Myth 7: Going from legacy to cloud-based platforms will reduce IT cost
The reality: Savings often materialize only from app or platform rationalization and not from the cloud-based platform per se. In fact, the cloud can be more expensive. We have observed many situations in which initial excitement over the cloud is replaced by surprise when the monthly bill comes. A lift-and-shift approach to the cloud, for instance, can add more complexity and lead to higher data egress and software-licensing charges, which cancel out any per-unit cost efficiencies on storage and computing. In addition, cloud platforms often come at a higher level of service quality than legacy systems, thus significantly improving IT stability but increasing cost.
A mature cloud-based system provides two fundamental sources of value: instant access to infinite scalability and speed of change through software (for example, quickly releasing new features). Building on these sources of value, we estimate that for every KES 110,210,000 ($1 million) of IT budget, the total potential value from cloud-based modernization is KES 27,552,500 ($250,000), split among business acceleration (about 25 percent), app development and maintenance productivity (about 50 percent), and infrastructure efficiency (about 25 percent).
How to navigate: Insurers need to think comprehensively about the business case of moving to a cloud-based platform. We find that the benefits of business acceleration and development productivity often dwarf the infrastructure cost. Furthermore, the off-book benefits of increased operational stability and reduced risk are often just as important as the cost savings, if not more so. By having a clear, realistic understanding of both the desired outcomes and what a cloud platform can (and cannot) achieve, insurers can make an informed decision about whether to invest in migrating to a public cloud-based platform.
Technology leadership at one insurer decided to update the infrastructure operating model in the company’s on-site data center, postponing a cloud migration to do so. This transformation established a cloud-like operating model (that is, the infrastructure teams engineer highly automated products and services that are consumable by application teams, in the same way that application teams consume public-cloud services) within the existing infrastructure team and realized significant savings without requiring the team to make the much bigger investment of migrating to the cloud.
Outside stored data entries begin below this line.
## pt100_temp
module pt100_temp (
    input  wire        clk,
    input  wire        rst,
    input  wire        in_valid,
    output wire        in_ready,
    input  wire [11:0] yk,
    output wire        out_valid,
    output wire [27:0] temp,
    output wire [27:0] temp_filt,
    output wire        alarm
    );
export LEC_CHECK = 0
export CAP_MARGIN = 20
export CELL_PAD_IN_SITES_DETAIL_PLACEMENT = 2
export CELL_PAD_IN_SITES_GLOBAL_PLACEMENT = 3
export CORE_MARGIN = 2
export CORE_UTILIZATION = 40
export CTS_CLUSTER_SIZE = 29
export GPL_ROUTABILITY_DRIVEN = 1
export HOLD_SLACK_MARGIN = 0.06
export PLACE_DENSITY_LB_ADDON = 0.14
export SLEW_MARGIN = 35
export TNS_END_PERCENT = 65
create_clock -name core_clock -period 24.0 [get_ports {clk}]
run.sh (not shown) runs the stock make flow with config.mk's settings and CLKGATE_MAP_FILE=.
The starting point finished clean.
Edit:
- CELL_PAD_IN_SITES_DETAIL_PLACEMENT: 2 -> not set
- CELL_PAD_IN_SITES_GLOBAL_PLACEMENT: 3 -> not set
- CORE_UTILIZATION: 40 -> 72
- CTS_CLUSTER_SIZE: 29 -> not set
- GPL_ROUTABILITY_DRIVEN: 1 -> not set
- HOLD_SLACK_MARGIN: 0.06 -> not set
- PLACE_DENSITY_LB_ADDON: 0.14 -> 0.0
- SETUP_SLACK_MARGIN: not set -> 5.0
- SLEW_MARGIN: 35 -> 20
- TNS_END_PERCENT: 65 -> not set
- clock period: 24.0 -> 18.6 ns (I/O delays scaled with it)
=>
- This time the run finished but failed the layout checks on max-capacitance violations, max-slew violations
- sequential share of layout area shrinks by 0.80 points
- setup slack got worse by 1300 ps
- die area falls by well over a third
- final cell count is lower by a few percent
- final area grows by a few percent
Edit:
- CTS_CLUSTER_DIAMETER: not set -> 29
- CTS_CLUSTER_SIZE: not set -> 61
- GPL_ROUTABILITY_DRIVEN: not set -> 1
- MIN_ROUTING_LAYER: not set -> met1
- PLACE_DENSITY_LB_ADDON: 0.0 -> not set
- SETUP_SLACK_MARGIN: 5.0 -> 1.21
- SLEW_MARGIN: 20 -> 35
- TNS_END_PERCENT: not set -> 5
- clock period: 18.6 -> 4.68 ns (I/O delays scaled with it)
=> Now the flow never finished: it broke off in clock tree synthesis (4_1_cts), error DPL-0033. Die area stays the same. Area after synthesis is unchanged. Synthesized cell count stays the same.
Edit:
- CORE_UTILIZATION: 72 -> 40
- CTS_CLUSTER_DIAMETER: 29 -> not set
- CTS_CLUSTER_SIZE: 61 -> not set
- GPL_ROUTABILITY_DRIVEN: 1 -> not set
- MIN_ROUTING_LAYER: met1 -> not set
- PLACE_DENSITY: not set -> 0.6
- SETUP_SLACK_MARGIN: 1.21 -> not set
- SLEW_MARGIN: 35 -> 20
- TNS_END_PERCENT: 5 -> not set
- clock period: 4.68 -> 22.1 ns (I/O delays scaled with it)
Now the flow passed the timing, DRC and antenna checks.
Die size rises by well over a third.
Synthesized cell count does not change.
Synthesized area is unchanged.

== wip/amber ==
Starting RTL as in the previous note.
Settings: LEC_CHECK=0, CAP_MARGIN=40, CELL_PAD_IN_SITES_DETAIL_PLACEMENT=2, CELL_PAD_IN_SITES_GLOBAL_PLACEMENT=0, CORE_MARGIN=8, CORE_UTILIZATION=23, MAX_ROUTING_LAYER=met4, PLACE_DENSITY_LB_ADDON=0.01, SETUP_SLACK_MARGIN=0.61, SLEW_MARGIN=20; clock period 12.3 ns.
wip/amber completed end to end; final checks failed (negative setup slack).
The following lists how wip/umber was set up differently from wip/amber:
Settings: removing CELL_PAD_IN_SITES_GLOBAL_PLACEMENT (formerly 0); setting MIN_ROUTING_LAYER to met1 for the first time; setting GPL_ROUTABILITY_DRIVEN to 1 for the first time; setting CTS_CLUSTER_SIZE to 72 for the first time; changing CORE_MARGIN from 8 to 2; changing SLEW_MARGIN from 20 to 35; setting ABC_AREA to 1 for the first time; changing SETUP_SLACK_MARGIN from 0.61 to 4.29; changing CAP_MARGIN from 40 to 20; removing CELL_PAD_IN_SITES_DETAIL_PLACEMENT (formerly 2); setting CTS_CLUSTER_DIAMETER to 222 for the first time; changing CORE_UTILIZATION from 23 to 72; changing the clock period (ns, I/O delays scaled along) from 12.3 to 14.7.
## What came out
wip/umber did not run to completion, as it errored out during global routing (5_1_grt).
When wip/umber is set beside wip/amber, its chip area from the yosys synthesis statistics turns out to be 3800 µm² larger.
The total setup buffers inserted after CTS in wip/umber was higher than what wip/amber gave.
wip/amber -> wip/umber: overall die height decreased by more than a quarter
The following lists how wip/zinc was set up differently from wip/umber:
Settings: CORE_ASPECT_RATIO: unset -> 1.51; SETUP_SLACK_MARGIN: 4.29 -> -0.01; PLACE_DENSITY_LB_ADDON: 0.01 -> 0.04.
==> comparison <==
- Status: wip/zinc FAILED at global routing (5_1_grt) (tool error)
- Delta (wip/zinc minus wip/umber): count of input and output buffers did not really move; post-CTS repair timing setup buffer count went down; floorplan-stage core utilization did not really move; chip area did not really move; cell count after synthesis did not really move.
- wip/zinc ends up with a half-perimeter wire length after placement that is 28,000 µm higher than in wip/umber.
- In the metrics for wip/umber and wip/zinc, the one carrying the lower y dimension of the die is wip/umber.
- Placeable core region of wip/zinc is on par with wip/umber.
- Compare wip/umber and wip/zinc | placement row count lower: wip/umber

pt100_temp again, from the RTL that the note above started with.
Settings: LEC_CHECK=0, ABC_AREA=1, CAP_MARGIN=20, CORE_MARGIN=2, CORE_UTILIZATION=72, MAX_ROUTING_LAYER=met4, PLACE_DENSITY_LB_ADDON=0.01, SETUP_SLACK_MARGIN=2.03, SLEW_MARGIN=20; clock period 18.6 ns.
The starting point failed in global routing (5_1_grt), error ODB-0269.
Change:
Settings changed: ABC_AREA 1 to not set, CELL_PAD_IN_SITES_GLOBAL_PLACEMENT set to 3, CORE_UTILIZATION 72 to 40, GPL_ROUTABILITY_DRIVEN set to 0, HOLD_SLACK_MARGIN set to 0.06, MAX_ROUTING_LAYER met4 to not set, PLACE_DENSITY set to 0.6, PLACE_DENSITY_LB_ADDON 0.01 to not set, SETUP_SLACK_MARGIN 2.03 to not set, SLEW_MARGIN 20 to 15.
Clock period 18.6 ns to 24.0 ns, I/O delays scaled along.
Result: This time the run completed without violations. Synthesized cell count decreases by 19%. Synthesized area decreases by 4.3%. Die size increases by 71%.
Change:
Settings changed: ABC_AREA set to 1, CELL_PAD_IN_SITES_GLOBAL_PLACEMENT 3 to not set, CORE_UTILIZATION 40 to 59, CTS_CLUSTER_DIAMETER set to 170, GPL_ROUTABILITY_DRIVEN 0 to 1, HOLD_SLACK_MARGIN 0.06 to not set, MIN_ROUTING_LAYER set to met1, PLACE_DENSITY 0.6 to not set, PLACE_DENSITY_LB_ADDON set to 0.18, SETUP_SLACK_MARGIN set to 0.26, SLEW_MARGIN 15 to 35, TNS_END_PERCENT set to 5.
Clock period 24.0 ns to 14.7 ns, I/O delays scaled along.
After rerunning:
- This time the run ran to the end with violations: setup timing
- register-to-register slack degrades by 3.5 ns
- first-iteration DRC count goes up by 64%
- synthesized area came out higher by 4.5%
- wire length rises by 18%
Change:
Settings changed: ABC_AREA 1 to not set, CORE_UTILIZATION 59 to 72, CTS_CLUSTER_DIAMETER 170 to not set, GPL_ROUTABILITY_DRIVEN 1 to not set, MIN_ROUTING_LAYER met1 to not set, PLACE_DENSITY_LB_ADDON 0.18 to 0.0, SETUP_SLACK_MARGIN 0.26 to 2.03, SLEW_MARGIN 35 to 20, TNS_END_PERCENT 5 to not set.
Clock period 14.7 ns to 18.6 ns, I/O delays scaled along.
What happened: The changed run completed with no timing, DRC or antenna violations. Utilization grows by 9.5 points. Via count shrinks by 11%. Power shrinks by 30%.
Power and IR drop assume default switching activity.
Myth 8: Micro-services will make architecture agile and digitally savvy
The reality: In some cases, such as with core ERP functionality, the scope of an enterprise-wide system or business capability is not easily broken down into micro-capabilities. Forcing micro-services into these situations may result in increased complexity in an insurer’s architecture as teams create hundreds of overlapping services.
How to navigate: Given that each service needs to own its data and be sufficiently autonomous, insurers will need to carefully evaluate whether re-architecting an existing system into a micro-service is feasible. For example, insurance applications such as claims applications can be decomposed into a set of micro-services such as “update policy info,” “authenticate customer identity,” “get claims info,” and “auto-adjudicate claims decision”; all of these services should be designed to be interchangeable and autonomous. They can be developed in different languages and interact over lightweight APIs. Dedicated ownership of each micro-service by a product team can ensure a “you build it, you own it” mentality, leading to continuous improvement over time. As these new micro-services are built, previous integrations are rationalized to simplify the portfolio.
It is a business imperative that insurers get technology modernization right, but both the value at stake and the risk of failure are commonly underappreciated or misunderstood. By understanding these ten myths, insurers can start (or reset) their programs with a solid, realistic understanding of how and where technology can add real value.